SINN03 eProceedings

    Harvesting Webpages that contain Mathematical Information

    Winfried Neun
    Scientific Information Systems Department
    Konrad-Zuse-Zentrum für Informationstechnik Berlin (ZIB)

    The aim of the Math-Net project (under the aegis of the International Mathematical Union) is to build up a pool of high quality information on mathematical research and mathematicians worldwide. In the framework of this project we at ZIB are harvesting pages with mathematical contents from the Web. These pages contain, besides simple text information, mathematical formulae or keywords. These formulae are traditionally encoded in LaTeX, but with the emerging new standards like MathML, OpenMath, OMDoc we have to encounter more webpages that use the new standards.
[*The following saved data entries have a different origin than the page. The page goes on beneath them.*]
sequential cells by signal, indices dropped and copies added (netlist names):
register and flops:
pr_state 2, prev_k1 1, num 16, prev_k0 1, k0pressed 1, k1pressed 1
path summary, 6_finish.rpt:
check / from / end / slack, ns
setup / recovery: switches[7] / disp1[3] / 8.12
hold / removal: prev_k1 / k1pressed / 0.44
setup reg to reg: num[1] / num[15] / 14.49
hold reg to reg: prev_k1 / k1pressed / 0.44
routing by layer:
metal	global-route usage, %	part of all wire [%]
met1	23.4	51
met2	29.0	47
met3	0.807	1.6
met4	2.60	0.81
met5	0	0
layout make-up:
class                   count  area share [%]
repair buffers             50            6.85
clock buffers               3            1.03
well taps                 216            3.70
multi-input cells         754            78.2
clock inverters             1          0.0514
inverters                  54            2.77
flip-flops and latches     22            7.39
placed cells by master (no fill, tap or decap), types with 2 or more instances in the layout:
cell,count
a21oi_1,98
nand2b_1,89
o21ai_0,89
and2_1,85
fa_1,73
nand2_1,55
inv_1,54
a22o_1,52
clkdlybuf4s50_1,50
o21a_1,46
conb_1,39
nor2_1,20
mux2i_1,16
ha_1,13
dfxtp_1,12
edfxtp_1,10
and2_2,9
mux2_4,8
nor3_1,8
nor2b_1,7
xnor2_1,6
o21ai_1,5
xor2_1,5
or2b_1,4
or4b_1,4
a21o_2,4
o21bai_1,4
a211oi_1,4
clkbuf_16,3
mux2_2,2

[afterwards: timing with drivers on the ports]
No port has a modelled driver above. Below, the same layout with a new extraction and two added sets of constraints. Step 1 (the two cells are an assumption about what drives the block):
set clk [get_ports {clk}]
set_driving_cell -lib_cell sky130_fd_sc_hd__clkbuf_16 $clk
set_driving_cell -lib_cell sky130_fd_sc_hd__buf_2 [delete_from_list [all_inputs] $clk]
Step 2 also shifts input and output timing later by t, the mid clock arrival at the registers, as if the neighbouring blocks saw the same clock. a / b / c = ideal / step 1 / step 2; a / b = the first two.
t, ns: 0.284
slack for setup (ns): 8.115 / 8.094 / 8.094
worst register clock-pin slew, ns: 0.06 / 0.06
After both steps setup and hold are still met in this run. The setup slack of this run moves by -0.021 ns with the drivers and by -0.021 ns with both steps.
This design comes from an exercise in tuning for small area and a short achievable clock period on the open sky130 flow, not from production work.
Where RTL was checked, it was by simulation tests only, not by an equivalence proof against the original.
The RTL of run 7 was laid out without a check of its function.
No activity file was given, so power comes from the tool's default toggle rates.

File: design/flow/flow/run.sh
#!/bin/bash
# The standard layout with two changes: plain buffers (buf_2) as the port
# buffers instead of the delay buffers buffer_ports picks by default, and a
# smaller clock tree: a clkbuf_16 root, clkbuf_4 leaves and none of the
# dummy loads CTS adds for balancing.
set -euo pipefail
export BUFFER_PORTS_ARGS="-buffer_cell sky130_fd_sc_hd__buf_2"
export CTS_ARGS="-sink_clustering_enable -repair_clock_nets -dont_use_dummy_load -sink_clustering_size 60 -sink_clustering_max_diameter 150 -root_buf sky130_fd_sc_hd__clkbuf_16 -buf_list sky130_fd_sc_hd__clkbuf_4"
bash standard.sh > standard.log 2>&1
File: design/flow/standard.sh
#!/bin/bash
# synth_recipe.tcl (not shown) runs the flow's synth.tcl, then flattens the netlist and writes it again
# the make line also repeats each setting of config.mk as NAME=value (left out here)
make -C /OpenROAD-flow-scripts/flow DESIGN_CONFIG=/design/flow/config.mk WORK_HOME=/design/flow/orfs CLKGATE_MAP_FILE= SYNTH_SCRIPT=/design/flow/synth_recipe.tcl "${@:-finish}"
File: design/flow/config.mk
export PLATFORM = sky130hd
export DESIGN_NAME = alu
export DESIGN_NICKNAME = alu
export VERILOG_FILES = /design/flow/design.v
export SDC_FILE = /design/flow/constraint.sdc
export NUM_CORES = 4
export LEC_CHECK = 0
export ABC_AREA = 1
export CAP_MARGIN = 20
export CORE_MARGIN = 2
export CORE_UTILIZATION = 50
export SETUP_SLACK_MARGIN = 2.95
export SLEW_MARGIN = 20
File: design/flow/constraint.sdc
create_clock -name core_clock -period 5.0 [get_ports {clk}]
set_input_delay 1.0000 -clock core_clock [delete_from_list [all_inputs] [get_ports {clk}]]
set_output_delay 1.0000 -clock core_clock [all_outputs]
set_load 0.01 [all_outputs]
Our goal is to retrieve as much semantic information as possible independent of the encoding style used for formulae in a mechanized way by providing extensions to the Harvest software. We finally want to classify the mathematical information in the webpage based on the type of formulae included and completed by mathematical keywords. In this talk we discuss some problems with the automatic detection of semantics which are caused by the encoding schemes. One example is the well-known encoding in MathML, where two different encoding types serving different needs of the users as well as mixed types are defined. Some of the attempts we make to overcome these problems are based on heuristics.